**Saved entries**
- - - - - - -

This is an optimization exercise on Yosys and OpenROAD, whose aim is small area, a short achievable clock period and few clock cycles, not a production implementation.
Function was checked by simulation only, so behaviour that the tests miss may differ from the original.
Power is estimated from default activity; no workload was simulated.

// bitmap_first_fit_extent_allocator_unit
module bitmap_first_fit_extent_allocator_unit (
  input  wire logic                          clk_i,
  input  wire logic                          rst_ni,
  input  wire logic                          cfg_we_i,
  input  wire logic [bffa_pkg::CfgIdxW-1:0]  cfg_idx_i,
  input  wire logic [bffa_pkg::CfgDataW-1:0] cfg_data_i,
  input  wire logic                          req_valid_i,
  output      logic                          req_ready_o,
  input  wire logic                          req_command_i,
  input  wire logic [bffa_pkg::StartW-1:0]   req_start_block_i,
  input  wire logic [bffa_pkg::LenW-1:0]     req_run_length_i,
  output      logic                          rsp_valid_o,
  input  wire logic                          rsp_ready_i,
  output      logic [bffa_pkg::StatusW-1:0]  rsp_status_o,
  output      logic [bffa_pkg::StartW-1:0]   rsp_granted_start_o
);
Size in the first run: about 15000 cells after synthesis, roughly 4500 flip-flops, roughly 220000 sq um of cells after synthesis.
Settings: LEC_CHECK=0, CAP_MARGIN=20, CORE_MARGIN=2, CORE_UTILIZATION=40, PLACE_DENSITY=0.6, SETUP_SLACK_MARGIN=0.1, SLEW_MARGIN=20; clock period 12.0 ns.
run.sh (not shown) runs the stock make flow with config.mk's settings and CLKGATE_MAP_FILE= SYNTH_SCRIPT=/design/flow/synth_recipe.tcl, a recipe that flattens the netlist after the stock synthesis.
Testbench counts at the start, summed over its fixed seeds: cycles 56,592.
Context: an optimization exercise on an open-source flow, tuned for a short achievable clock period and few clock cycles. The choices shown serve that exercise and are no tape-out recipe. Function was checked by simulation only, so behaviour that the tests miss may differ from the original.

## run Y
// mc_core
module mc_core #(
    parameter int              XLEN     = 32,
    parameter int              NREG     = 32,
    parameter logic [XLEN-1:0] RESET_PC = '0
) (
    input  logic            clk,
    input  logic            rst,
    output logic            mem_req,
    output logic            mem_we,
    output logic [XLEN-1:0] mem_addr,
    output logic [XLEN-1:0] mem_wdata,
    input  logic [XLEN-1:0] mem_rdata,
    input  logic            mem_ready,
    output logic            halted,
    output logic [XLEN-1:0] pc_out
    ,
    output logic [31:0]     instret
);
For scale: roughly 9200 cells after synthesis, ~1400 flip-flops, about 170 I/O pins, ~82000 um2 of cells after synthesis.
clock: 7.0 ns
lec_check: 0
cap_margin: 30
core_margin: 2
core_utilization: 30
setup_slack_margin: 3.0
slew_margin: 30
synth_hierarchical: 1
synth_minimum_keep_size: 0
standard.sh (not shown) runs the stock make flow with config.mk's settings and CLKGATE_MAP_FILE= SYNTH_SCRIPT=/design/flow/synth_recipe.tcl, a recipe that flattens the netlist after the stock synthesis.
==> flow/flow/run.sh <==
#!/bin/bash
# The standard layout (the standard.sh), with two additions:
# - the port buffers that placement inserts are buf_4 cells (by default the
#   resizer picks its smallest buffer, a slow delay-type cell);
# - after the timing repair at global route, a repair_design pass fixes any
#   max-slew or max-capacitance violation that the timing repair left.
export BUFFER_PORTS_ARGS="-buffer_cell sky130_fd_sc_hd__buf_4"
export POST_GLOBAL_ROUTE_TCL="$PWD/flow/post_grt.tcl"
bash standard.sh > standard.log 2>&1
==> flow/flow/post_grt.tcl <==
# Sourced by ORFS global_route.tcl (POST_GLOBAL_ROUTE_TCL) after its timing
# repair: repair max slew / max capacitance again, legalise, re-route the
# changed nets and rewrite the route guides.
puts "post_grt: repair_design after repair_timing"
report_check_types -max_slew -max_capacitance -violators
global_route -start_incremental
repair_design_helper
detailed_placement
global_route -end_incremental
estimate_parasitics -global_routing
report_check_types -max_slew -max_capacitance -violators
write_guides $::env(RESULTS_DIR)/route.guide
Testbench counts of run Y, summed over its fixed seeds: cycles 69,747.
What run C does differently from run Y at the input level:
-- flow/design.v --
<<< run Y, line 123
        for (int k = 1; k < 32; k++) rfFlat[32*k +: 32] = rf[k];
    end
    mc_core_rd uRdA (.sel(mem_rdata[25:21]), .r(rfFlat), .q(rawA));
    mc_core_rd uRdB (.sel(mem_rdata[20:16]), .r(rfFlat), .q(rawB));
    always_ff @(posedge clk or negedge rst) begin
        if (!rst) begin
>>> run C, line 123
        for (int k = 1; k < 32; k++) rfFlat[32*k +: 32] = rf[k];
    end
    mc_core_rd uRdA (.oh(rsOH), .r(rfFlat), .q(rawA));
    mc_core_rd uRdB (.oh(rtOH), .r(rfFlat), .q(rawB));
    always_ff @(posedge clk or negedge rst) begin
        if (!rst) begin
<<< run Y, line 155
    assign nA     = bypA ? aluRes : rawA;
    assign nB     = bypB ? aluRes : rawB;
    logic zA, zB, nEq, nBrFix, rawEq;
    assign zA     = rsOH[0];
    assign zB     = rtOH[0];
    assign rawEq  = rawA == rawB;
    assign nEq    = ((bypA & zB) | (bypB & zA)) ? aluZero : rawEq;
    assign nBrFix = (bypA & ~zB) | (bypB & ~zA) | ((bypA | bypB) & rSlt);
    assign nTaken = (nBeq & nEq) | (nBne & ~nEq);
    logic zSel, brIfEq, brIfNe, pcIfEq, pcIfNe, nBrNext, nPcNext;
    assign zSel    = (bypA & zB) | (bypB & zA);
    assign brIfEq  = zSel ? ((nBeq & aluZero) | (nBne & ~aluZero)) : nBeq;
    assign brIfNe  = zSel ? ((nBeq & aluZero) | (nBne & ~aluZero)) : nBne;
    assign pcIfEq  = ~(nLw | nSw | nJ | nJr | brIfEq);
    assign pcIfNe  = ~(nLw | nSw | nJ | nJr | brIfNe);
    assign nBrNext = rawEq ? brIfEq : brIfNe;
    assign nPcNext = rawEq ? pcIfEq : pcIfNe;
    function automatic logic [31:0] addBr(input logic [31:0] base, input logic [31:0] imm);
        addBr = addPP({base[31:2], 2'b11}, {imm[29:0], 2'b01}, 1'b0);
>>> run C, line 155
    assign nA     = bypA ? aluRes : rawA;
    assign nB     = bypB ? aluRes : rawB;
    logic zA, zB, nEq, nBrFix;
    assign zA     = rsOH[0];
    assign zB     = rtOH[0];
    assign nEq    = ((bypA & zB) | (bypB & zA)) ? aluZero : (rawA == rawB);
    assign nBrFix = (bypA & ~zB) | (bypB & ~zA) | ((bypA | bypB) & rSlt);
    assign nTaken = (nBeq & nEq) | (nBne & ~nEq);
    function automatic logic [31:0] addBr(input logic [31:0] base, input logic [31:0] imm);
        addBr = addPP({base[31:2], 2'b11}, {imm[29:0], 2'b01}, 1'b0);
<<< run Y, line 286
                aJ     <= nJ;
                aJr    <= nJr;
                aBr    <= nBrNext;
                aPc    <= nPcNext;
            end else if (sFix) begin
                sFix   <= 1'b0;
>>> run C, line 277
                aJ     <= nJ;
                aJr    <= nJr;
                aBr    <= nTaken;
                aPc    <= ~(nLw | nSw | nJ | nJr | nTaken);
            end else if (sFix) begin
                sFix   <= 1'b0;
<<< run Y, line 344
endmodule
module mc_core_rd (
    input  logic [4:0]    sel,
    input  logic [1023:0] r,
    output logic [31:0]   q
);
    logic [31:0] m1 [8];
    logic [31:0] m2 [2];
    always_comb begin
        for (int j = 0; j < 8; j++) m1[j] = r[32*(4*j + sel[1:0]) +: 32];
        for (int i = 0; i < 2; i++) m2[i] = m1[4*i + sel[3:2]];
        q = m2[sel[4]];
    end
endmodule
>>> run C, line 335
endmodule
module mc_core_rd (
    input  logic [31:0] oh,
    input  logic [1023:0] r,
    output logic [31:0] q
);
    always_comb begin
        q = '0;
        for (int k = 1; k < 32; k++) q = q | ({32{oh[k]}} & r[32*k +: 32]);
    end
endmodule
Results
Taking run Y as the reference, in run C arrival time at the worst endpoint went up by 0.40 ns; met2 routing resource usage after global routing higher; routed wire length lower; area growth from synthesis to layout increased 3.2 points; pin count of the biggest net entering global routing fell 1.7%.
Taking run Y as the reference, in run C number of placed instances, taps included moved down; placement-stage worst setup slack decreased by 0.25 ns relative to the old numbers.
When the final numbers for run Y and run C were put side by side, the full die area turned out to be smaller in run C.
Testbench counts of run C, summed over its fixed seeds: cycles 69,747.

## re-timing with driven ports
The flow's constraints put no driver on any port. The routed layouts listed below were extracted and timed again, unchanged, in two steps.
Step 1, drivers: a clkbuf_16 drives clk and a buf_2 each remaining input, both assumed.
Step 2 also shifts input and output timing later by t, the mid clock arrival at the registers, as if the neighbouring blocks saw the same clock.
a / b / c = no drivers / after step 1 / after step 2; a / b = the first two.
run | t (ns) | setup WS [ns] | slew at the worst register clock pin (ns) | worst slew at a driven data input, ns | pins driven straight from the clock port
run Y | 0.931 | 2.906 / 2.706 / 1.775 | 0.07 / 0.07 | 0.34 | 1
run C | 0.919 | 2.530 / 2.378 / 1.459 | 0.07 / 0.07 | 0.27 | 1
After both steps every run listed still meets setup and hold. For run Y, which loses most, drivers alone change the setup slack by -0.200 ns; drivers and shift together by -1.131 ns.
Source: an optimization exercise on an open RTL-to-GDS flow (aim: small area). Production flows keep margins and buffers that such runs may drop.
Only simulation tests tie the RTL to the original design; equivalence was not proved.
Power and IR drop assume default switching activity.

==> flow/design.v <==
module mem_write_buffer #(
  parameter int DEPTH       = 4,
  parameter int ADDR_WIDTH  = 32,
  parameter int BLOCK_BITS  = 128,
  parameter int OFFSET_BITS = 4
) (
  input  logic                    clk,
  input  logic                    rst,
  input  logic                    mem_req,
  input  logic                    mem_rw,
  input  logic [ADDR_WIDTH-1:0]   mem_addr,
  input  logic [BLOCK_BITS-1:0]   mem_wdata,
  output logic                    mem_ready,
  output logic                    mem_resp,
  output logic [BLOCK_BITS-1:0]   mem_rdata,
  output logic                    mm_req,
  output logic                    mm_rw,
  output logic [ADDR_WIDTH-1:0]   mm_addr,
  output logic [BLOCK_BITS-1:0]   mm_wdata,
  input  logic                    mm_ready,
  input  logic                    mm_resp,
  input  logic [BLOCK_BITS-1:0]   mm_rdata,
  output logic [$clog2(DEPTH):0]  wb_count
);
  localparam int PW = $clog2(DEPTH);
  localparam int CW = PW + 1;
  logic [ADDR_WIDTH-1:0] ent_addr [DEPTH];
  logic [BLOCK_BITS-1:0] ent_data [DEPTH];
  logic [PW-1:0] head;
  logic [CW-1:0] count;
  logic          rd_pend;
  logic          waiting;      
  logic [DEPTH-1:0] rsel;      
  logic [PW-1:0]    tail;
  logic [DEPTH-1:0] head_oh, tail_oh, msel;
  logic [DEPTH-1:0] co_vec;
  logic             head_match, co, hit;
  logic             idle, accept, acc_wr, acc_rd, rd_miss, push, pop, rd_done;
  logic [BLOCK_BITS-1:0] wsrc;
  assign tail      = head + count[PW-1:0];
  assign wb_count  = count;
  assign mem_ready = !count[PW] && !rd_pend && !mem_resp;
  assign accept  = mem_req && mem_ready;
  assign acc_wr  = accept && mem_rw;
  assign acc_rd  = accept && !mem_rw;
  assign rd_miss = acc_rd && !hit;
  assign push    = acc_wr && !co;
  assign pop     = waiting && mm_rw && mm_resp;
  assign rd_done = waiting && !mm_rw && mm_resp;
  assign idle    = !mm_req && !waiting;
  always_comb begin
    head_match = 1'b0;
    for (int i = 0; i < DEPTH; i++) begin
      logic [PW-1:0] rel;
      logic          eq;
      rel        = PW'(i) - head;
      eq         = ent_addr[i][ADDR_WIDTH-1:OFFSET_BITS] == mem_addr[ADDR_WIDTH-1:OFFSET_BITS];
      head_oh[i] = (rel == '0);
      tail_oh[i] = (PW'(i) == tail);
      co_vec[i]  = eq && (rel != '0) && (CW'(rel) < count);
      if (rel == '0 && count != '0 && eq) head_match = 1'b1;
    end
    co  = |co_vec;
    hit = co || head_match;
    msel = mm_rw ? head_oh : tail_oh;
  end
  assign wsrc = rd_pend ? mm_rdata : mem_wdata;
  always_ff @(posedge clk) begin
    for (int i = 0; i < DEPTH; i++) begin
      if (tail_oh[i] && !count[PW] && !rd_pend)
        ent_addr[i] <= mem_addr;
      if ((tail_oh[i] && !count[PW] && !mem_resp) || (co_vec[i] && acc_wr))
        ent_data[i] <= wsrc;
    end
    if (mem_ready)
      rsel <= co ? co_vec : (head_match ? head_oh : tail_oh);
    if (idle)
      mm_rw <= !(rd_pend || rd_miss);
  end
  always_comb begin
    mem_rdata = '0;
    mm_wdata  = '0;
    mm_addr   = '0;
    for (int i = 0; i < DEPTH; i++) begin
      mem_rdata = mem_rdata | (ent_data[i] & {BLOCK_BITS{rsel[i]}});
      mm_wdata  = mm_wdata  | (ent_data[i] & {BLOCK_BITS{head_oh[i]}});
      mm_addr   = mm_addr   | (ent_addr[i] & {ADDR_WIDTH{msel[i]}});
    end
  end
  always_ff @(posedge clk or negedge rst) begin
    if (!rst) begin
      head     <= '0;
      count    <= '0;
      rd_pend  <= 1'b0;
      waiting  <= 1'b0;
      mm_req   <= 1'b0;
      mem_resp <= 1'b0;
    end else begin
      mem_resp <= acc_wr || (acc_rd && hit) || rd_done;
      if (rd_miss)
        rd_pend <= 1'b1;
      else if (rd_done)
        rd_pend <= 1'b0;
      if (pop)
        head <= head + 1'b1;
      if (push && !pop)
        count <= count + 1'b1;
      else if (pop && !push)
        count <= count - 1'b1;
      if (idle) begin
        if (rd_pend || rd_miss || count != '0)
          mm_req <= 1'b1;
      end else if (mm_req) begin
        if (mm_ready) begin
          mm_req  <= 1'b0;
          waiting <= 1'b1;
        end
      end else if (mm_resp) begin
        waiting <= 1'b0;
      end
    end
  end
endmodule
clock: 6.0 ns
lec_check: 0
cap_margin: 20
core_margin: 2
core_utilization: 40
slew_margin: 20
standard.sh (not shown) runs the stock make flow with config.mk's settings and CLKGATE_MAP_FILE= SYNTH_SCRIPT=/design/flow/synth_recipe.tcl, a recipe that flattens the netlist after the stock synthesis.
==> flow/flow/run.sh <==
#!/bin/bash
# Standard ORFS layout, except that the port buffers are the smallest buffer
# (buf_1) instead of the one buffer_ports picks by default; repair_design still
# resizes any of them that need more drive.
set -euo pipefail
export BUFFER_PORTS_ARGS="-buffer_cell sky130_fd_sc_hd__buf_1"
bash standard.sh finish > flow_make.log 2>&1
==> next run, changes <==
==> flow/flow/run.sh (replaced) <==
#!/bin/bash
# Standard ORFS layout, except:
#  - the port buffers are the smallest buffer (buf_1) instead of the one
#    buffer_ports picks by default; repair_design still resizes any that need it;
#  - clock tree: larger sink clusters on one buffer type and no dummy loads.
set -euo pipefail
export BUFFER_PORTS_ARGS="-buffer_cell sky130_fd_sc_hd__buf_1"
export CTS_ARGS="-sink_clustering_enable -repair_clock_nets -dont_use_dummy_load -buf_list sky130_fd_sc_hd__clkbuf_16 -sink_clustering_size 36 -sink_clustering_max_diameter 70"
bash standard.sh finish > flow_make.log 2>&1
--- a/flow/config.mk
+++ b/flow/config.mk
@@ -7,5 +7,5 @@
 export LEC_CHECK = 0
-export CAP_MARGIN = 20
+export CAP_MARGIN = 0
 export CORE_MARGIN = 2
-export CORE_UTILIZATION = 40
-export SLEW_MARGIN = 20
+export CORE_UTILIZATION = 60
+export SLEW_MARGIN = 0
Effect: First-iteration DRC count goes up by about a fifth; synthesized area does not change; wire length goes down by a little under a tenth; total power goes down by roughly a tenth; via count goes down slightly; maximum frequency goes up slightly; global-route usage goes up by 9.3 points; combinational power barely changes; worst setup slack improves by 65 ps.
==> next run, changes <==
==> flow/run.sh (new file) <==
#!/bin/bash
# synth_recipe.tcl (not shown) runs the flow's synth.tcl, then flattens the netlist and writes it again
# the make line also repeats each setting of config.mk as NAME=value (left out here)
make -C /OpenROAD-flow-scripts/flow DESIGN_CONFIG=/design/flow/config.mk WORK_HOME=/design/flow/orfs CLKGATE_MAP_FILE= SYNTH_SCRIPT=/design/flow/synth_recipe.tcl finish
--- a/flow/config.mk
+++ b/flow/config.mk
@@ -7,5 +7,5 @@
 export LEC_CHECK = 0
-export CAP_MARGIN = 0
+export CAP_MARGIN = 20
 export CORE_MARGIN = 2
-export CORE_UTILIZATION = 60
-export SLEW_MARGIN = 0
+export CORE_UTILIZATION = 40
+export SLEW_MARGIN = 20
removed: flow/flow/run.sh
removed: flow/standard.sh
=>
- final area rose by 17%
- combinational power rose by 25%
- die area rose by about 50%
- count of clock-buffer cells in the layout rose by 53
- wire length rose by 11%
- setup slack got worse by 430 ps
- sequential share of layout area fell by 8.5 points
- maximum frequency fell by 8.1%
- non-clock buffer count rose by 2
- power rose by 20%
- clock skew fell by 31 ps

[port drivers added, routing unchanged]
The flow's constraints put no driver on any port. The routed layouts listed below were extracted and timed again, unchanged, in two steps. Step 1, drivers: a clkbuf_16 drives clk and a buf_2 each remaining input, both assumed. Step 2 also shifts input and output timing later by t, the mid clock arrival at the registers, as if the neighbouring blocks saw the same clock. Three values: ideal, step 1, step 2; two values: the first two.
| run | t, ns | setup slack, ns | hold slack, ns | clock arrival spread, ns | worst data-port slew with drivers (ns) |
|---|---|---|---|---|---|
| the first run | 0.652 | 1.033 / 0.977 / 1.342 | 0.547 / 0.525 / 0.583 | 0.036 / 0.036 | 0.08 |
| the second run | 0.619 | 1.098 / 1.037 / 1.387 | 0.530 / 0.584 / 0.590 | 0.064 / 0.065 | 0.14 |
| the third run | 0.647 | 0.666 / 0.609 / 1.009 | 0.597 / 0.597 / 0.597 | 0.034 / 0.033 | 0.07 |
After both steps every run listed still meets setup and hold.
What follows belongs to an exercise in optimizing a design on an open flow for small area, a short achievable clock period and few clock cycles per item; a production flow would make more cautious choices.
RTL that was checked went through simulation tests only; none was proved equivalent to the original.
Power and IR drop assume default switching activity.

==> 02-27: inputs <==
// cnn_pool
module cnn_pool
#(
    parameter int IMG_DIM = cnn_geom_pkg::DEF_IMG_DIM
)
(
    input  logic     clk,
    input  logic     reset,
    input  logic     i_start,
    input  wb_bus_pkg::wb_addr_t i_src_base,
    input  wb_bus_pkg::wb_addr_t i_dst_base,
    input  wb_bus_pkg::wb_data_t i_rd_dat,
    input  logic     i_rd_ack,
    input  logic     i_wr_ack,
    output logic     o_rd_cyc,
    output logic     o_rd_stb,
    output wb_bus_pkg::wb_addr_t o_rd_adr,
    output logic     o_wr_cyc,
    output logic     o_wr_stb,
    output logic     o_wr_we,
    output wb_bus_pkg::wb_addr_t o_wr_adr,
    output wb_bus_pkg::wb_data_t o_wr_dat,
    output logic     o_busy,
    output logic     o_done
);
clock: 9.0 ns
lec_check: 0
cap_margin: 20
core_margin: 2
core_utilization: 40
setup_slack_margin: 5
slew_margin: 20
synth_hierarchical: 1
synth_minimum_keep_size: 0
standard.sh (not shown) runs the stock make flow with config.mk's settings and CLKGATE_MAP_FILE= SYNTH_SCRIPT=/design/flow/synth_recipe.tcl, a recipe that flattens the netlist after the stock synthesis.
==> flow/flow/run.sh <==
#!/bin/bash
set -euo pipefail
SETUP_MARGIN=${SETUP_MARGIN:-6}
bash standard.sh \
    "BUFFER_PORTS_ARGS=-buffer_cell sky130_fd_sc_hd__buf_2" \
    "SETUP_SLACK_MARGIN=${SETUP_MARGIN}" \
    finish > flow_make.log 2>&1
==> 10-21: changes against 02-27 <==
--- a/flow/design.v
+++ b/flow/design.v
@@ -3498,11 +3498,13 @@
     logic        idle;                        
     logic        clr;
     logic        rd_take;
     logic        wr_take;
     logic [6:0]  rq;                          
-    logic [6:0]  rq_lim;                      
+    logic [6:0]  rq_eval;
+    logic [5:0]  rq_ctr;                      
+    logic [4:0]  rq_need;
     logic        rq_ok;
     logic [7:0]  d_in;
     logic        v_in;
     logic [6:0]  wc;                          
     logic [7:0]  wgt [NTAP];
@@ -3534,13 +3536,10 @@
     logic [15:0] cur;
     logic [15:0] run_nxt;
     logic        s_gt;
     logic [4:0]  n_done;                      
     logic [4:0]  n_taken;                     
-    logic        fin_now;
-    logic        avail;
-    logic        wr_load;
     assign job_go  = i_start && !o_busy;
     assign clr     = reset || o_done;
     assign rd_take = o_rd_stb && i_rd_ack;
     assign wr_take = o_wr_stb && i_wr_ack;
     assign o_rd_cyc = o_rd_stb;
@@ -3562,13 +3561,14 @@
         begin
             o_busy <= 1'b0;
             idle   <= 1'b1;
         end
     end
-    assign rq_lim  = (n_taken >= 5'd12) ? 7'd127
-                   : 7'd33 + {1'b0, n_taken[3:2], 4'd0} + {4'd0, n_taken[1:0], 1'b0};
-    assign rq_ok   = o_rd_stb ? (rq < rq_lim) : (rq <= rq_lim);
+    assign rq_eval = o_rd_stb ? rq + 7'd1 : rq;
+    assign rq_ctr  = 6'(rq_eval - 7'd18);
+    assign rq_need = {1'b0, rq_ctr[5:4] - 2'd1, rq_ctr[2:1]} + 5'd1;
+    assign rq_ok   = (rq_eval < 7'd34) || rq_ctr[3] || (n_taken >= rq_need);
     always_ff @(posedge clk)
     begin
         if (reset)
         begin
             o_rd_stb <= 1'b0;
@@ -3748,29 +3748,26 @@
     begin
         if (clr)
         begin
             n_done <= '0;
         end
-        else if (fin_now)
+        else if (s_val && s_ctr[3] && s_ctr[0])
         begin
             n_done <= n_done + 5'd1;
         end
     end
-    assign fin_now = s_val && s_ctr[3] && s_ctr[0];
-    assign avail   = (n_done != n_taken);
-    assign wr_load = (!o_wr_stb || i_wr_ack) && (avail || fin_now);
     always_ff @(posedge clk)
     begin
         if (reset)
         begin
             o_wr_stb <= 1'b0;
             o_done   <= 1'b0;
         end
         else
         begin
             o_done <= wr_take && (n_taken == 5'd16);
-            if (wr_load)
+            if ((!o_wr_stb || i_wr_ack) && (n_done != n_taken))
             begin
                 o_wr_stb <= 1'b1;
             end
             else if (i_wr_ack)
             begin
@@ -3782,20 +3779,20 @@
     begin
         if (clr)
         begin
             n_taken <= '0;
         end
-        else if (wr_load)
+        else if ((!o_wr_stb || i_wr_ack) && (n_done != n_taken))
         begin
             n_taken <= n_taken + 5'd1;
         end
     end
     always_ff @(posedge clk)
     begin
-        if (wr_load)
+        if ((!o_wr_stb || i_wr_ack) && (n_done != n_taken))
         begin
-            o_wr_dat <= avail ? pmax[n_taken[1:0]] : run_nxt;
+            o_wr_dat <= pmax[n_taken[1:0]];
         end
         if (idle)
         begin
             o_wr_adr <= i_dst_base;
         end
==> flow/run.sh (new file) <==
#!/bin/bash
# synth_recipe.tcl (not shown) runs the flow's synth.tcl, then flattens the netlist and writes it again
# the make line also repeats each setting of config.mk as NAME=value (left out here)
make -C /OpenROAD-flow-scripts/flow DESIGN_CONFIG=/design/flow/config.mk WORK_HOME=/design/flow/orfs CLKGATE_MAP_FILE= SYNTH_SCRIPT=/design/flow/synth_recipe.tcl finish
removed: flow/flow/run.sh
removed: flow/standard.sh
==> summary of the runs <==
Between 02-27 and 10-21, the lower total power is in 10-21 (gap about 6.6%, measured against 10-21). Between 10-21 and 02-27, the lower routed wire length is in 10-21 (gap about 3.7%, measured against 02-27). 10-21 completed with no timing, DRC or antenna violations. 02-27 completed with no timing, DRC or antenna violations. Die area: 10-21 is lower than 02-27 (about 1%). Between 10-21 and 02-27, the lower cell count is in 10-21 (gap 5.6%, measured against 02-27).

- - - - - - -

**What the exercise asks**
Scan the records above for the string "does", and copy every line where it turns up.

**Result**
What run C does differently from run Y at the input level:
Effect: First-iteration DRC count goes up by about a fifth; synthesized area does not change; wire length goes down by a little under a tenth; total power goes down by roughly a tenth; via count goes down slightly; maximum frequency goes up slightly; global-route usage goes up by 9.3 points; combinational power barely changes; worst setup slack improves by 65 ps.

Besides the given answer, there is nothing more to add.